外資系ファームの場合、各国の支社においては株式会社として登記している場合もあり、また組織制度の変更に柔軟に対応するために、パートナー制を廃止し株式会社に移行するファームも出てきています。企業を取り巻く経営環境が急激に変化している中で、現在、コンサルファームも組織形態をどのように変化させていくのか再考の動きも見られます。

コンサルパートナーの役割

コンサルファームのパートナーの役割は大きく2つに分かれています。

1つ目は新規クライアントを獲得することです。コンサルファームは「人」を用いたビジネスであり、主要なコストも人件費となります。そのため新規案件を獲得し、稼働率を高く保ち、売り上げをあげることが利益に直結します。
パートナーは各企業の経営者・役員に対して、最新の社会、経済状況に対応した経営理論や経営モデルを提案しプロモーションを行います。またセミナーの開催や書籍の出版を通じて人脈を広げていき、プロジェクトを受注することを目指します。各パートナーの評価の指針の一つは営業売上高であり、個人の報酬も売上高に連動しており、ノルマが存在することもあります。
シニアマネージャーのポジションでも営業活動を行うことは多くありますが、マネージャークラスではプロジェクトの管理が中心的であり、プロジェクトマネジメントの能力がより求められます。対してパートナーは、ファーム全体として売上を伸ばしていくためのブランド戦略的側面が求められるなど高い視座での営業能力が求められます。

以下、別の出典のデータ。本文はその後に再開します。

===== config.mk =====
export PLATFORM = sky130hd
export DESIGN_NAME = tri_issue_queue
export DESIGN_NICKNAME = d
export VERILOG_FILES = /design/src/rtl/tri_pkg.sv /design/src/rtl/tri_fifo.sv /design/src/rtl/tri_issue_queue.sv
export SDC_FILE = /design/constraint.sdc
export NUM_CORES = 2
export LEC_CHECK = 0
export ABC_AREA = 0
export CAP_MARGIN = 20
export CORE_MARGIN = 2
export CORE_UTILIZATION = 30
export CTS_BUF_LIST = sky130_fd_sc_hd__clkbuf_4
export DETAILED_ROUTE_END_ITERATION = 10
export PLACE_DENSITY = 0.51
export SLEW_MARGIN = 10
export SYNTH_ARGS = -nofsm -noshare
export SYNTH_HDL_FRONTEND = slang
export SYNTH_SLANG_ARGS = --single-unit

===== constraint.sdc =====
create_clock -name axi_aclk -period 14.3 [get_ports axi_aclk]
set_input_delay 2.145 -clock axi_aclk [delete_from_list [all_inputs] [get_ports axi_aclk]]
set_output_delay 2.145 -clock axi_aclk [all_outputs]
set_load 0.05 [all_outputs]
--- config.mk ---
export PLATFORM = sky130hd
export DESIGN_NAME = mips32_multicycle_ctrl
export DESIGN_NICKNAME = d
export VERILOG_FILES = /design/src/rtl/mips32_multicycle_ctrl.sv
export SDC_FILE = /design/constraint.sdc
export NUM_CORES = 1
export LEC_CHECK = 0
export CORE_UTILIZATION = 25
export CTS_BUF_LIST = sky130_fd_sc_hd__clkbuf_4 sky130_fd_sc_hd__clkbuf_8
export DETAILED_ROUTE_END_ITERATION = 10
export GPL_TIMING_DRIVEN = 0
export MAX_ROUTING_LAYER = met4
export SLEW_MARGIN = 15
export SYNTH_ARGS = -nofsm -noshare
export SYNTH_HDL_FRONTEND = slang
export SYNTH_SLANG_ARGS = --single-unit
--- constraint.sdc ---
create_clock -name clk -period 3.35 [get_ports clk]
set_input_delay 0.5025 -clock clk [delete_from_list [all_inputs] [get_ports clk]]
set_output_delay 0.5025 -clock clk [all_outputs]
set_load 0.02 [all_outputs]
<file path="config.mk">
export PLATFORM = sky130hd
export DESIGN_NAME = tri_setup
export DESIGN_NICKNAME = d
export VERILOG_FILES = /design/src/rtl/tri_setup.sv
export SDC_FILE = /design/constraint.sdc
export NUM_CORES = 2
export LEC_CHECK = 0
export CAP_MARGIN = 15
export CORE_AREA = 4 4 500 502
export CTS_CLUSTER_DIAMETER = 150
export CTS_CLUSTER_SIZE = 8
export DETAILED_ROUTE_END_ITERATION = 10
export DIE_AREA = 0 0 504 506
export GPL_TIMING_DRIVEN = 0
export PLACE_DENSITY = 0.46
export SYNTH_ARGS = -nofsm -noshare
export SYNTH_HDL_FRONTEND = slang
export SYNTH_SLANG_ARGS = --single-unit
</file>
<file path="constraint.sdc">
create_clock -name clk -period 16.9 [get_ports clk]
set_input_delay 4.225 -clock clk [delete_from_list [all_inputs] [get_ports clk]]
set_output_delay 4.225 -clock clk [all_outputs]
set_load 0.005 [all_outputs]
</file>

2つ目はコンサルファームの経営者としての側面です。前述のファーム全体を見据えたブランド戦略とも繋がりますが、中長期的な経営計画、成長戦略立案を担当します。多くの企業と同様に、コンサルファームもグローバル戦略の立案や、DX(支援)戦略など、先の見えない時代において年単位で変化する経営環境に対応した事業計画、人材・組織戦略の立案を行う必要があり、パートナーは将来志向の洞察力を持つことが求められます。
コンサルファームのパートナーがファーム全体を見据え、戦略立案を立てる立場にあり、個人の報酬がファームの収益と連動していることは、個々人の実力がファーム全体に影響を与える立場であることを意味しています。コンサルタントにとってパートナーは最終目標ともいえる役職であり、非常に厳しいグローバルレベルの昇進基準が存在します。一方でコンサルファームの代表として世界規模の企業の経営層と議論を交わし、日本の経済を動かす魅力はコンサルタント職の真髄と言えます。

コンサルパートナーの仕事内容

パートナーの業務は、大きく経営者としての役割と事業の執行者の役割、支社の代表の役割に分けて考えることが出来ます。

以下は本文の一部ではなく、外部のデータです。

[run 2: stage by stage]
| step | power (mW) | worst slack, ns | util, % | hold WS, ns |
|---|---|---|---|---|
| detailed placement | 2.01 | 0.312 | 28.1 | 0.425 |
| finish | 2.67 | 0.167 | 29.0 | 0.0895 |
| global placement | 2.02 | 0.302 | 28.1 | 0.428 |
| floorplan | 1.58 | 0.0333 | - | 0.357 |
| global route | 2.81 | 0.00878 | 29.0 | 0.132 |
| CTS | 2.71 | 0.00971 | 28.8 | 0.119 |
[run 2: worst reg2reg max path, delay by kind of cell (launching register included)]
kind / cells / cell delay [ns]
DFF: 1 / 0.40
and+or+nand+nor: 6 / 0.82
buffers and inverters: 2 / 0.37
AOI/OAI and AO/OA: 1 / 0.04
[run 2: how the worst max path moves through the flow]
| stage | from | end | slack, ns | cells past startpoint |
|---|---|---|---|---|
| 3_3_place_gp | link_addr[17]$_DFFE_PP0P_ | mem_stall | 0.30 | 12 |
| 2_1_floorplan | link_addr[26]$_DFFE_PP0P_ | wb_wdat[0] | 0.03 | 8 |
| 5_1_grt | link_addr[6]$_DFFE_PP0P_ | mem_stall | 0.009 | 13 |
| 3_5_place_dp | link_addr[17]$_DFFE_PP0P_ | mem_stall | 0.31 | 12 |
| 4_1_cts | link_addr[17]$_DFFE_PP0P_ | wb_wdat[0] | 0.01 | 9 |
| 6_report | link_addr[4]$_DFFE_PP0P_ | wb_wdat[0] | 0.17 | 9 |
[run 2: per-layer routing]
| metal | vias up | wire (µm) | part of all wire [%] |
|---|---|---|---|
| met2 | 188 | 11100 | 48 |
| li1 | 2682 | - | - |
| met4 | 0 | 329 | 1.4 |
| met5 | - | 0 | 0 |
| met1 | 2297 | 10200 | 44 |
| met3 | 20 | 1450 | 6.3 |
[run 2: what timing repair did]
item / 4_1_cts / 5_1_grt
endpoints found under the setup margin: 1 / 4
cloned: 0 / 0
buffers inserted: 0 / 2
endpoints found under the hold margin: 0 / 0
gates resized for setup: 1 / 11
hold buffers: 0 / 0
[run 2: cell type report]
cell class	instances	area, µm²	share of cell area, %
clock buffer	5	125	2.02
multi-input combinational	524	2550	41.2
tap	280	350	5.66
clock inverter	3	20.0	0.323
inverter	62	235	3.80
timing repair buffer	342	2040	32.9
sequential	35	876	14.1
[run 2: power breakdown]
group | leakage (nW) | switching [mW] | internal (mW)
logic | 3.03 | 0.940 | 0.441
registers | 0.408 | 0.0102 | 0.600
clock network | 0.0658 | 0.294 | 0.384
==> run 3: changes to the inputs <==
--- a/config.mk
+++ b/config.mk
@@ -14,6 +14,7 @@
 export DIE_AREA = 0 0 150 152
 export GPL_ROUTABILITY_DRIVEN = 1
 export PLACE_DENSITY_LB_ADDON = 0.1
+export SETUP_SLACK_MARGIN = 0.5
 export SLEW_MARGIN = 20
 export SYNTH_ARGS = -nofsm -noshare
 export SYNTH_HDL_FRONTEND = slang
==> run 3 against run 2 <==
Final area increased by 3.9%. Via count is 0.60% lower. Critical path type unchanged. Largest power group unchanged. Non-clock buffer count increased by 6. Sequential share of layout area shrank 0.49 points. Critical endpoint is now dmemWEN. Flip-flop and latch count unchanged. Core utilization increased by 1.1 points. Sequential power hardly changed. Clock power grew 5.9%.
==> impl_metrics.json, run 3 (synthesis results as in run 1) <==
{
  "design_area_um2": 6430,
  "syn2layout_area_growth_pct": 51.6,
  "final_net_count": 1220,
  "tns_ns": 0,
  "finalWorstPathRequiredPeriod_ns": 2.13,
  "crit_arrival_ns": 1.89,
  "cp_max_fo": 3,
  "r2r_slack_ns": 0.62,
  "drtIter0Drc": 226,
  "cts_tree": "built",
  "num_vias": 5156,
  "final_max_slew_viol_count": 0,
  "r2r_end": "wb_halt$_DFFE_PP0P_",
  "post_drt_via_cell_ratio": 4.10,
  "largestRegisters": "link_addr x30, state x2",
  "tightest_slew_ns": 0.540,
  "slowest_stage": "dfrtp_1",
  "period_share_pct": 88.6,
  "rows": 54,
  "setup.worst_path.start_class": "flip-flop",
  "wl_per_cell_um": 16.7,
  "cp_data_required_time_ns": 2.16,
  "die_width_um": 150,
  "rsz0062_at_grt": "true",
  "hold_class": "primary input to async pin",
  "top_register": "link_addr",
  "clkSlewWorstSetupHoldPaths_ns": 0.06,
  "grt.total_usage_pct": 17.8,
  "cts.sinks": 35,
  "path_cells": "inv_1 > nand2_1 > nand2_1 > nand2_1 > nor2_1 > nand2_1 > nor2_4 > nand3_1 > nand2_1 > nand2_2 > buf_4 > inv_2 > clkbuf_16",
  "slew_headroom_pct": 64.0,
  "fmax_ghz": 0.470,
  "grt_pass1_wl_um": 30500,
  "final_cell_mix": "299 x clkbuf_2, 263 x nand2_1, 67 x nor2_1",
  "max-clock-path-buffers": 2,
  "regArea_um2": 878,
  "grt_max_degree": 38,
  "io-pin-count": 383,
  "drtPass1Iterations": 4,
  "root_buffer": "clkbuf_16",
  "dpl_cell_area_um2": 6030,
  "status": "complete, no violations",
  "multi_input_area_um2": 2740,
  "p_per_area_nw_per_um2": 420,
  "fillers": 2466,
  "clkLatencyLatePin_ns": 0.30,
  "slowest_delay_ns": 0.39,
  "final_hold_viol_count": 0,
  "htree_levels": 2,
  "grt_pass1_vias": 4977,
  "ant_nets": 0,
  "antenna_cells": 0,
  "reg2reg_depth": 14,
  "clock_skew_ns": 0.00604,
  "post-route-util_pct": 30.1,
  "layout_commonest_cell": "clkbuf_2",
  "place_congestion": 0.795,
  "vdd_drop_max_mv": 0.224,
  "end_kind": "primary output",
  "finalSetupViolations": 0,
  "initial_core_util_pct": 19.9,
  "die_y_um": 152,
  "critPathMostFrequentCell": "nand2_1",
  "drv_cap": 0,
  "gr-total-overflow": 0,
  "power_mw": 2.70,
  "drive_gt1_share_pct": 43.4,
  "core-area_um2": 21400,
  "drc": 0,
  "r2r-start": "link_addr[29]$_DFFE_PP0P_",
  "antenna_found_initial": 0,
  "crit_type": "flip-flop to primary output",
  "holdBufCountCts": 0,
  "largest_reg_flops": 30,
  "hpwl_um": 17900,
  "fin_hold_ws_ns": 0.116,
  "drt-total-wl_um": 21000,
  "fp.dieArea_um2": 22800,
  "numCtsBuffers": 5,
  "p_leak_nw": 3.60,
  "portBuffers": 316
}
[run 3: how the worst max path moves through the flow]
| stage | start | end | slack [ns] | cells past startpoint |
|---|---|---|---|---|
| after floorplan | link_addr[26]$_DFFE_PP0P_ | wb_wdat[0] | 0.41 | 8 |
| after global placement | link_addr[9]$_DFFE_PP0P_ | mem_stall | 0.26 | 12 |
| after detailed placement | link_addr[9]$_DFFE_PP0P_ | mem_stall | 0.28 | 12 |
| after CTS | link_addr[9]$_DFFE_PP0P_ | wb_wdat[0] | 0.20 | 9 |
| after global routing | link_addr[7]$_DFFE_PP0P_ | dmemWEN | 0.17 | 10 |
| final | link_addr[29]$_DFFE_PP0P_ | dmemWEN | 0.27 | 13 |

経営者としてはファームの全社、あるいは担当領域の戦略の立案を行います。複数のクライアントや案件を俯瞰的に分析しながらクライントの求めるファームのバリューを追い求めます。

また事業執行者としてプロジェクト全体のモニタリング機能を果たしています。クライアントへの営業や提案を行い、ファームの人的リソースの効率を最大化するために各メンバーと向き合いながら働きやすい環境の整備を行っています。

その他、グローバルファームの支社のパートナーの場合は他国のオフィスとやり取りを行い、日本ローカルファームの代表者として本社との折衝を行う必要があります。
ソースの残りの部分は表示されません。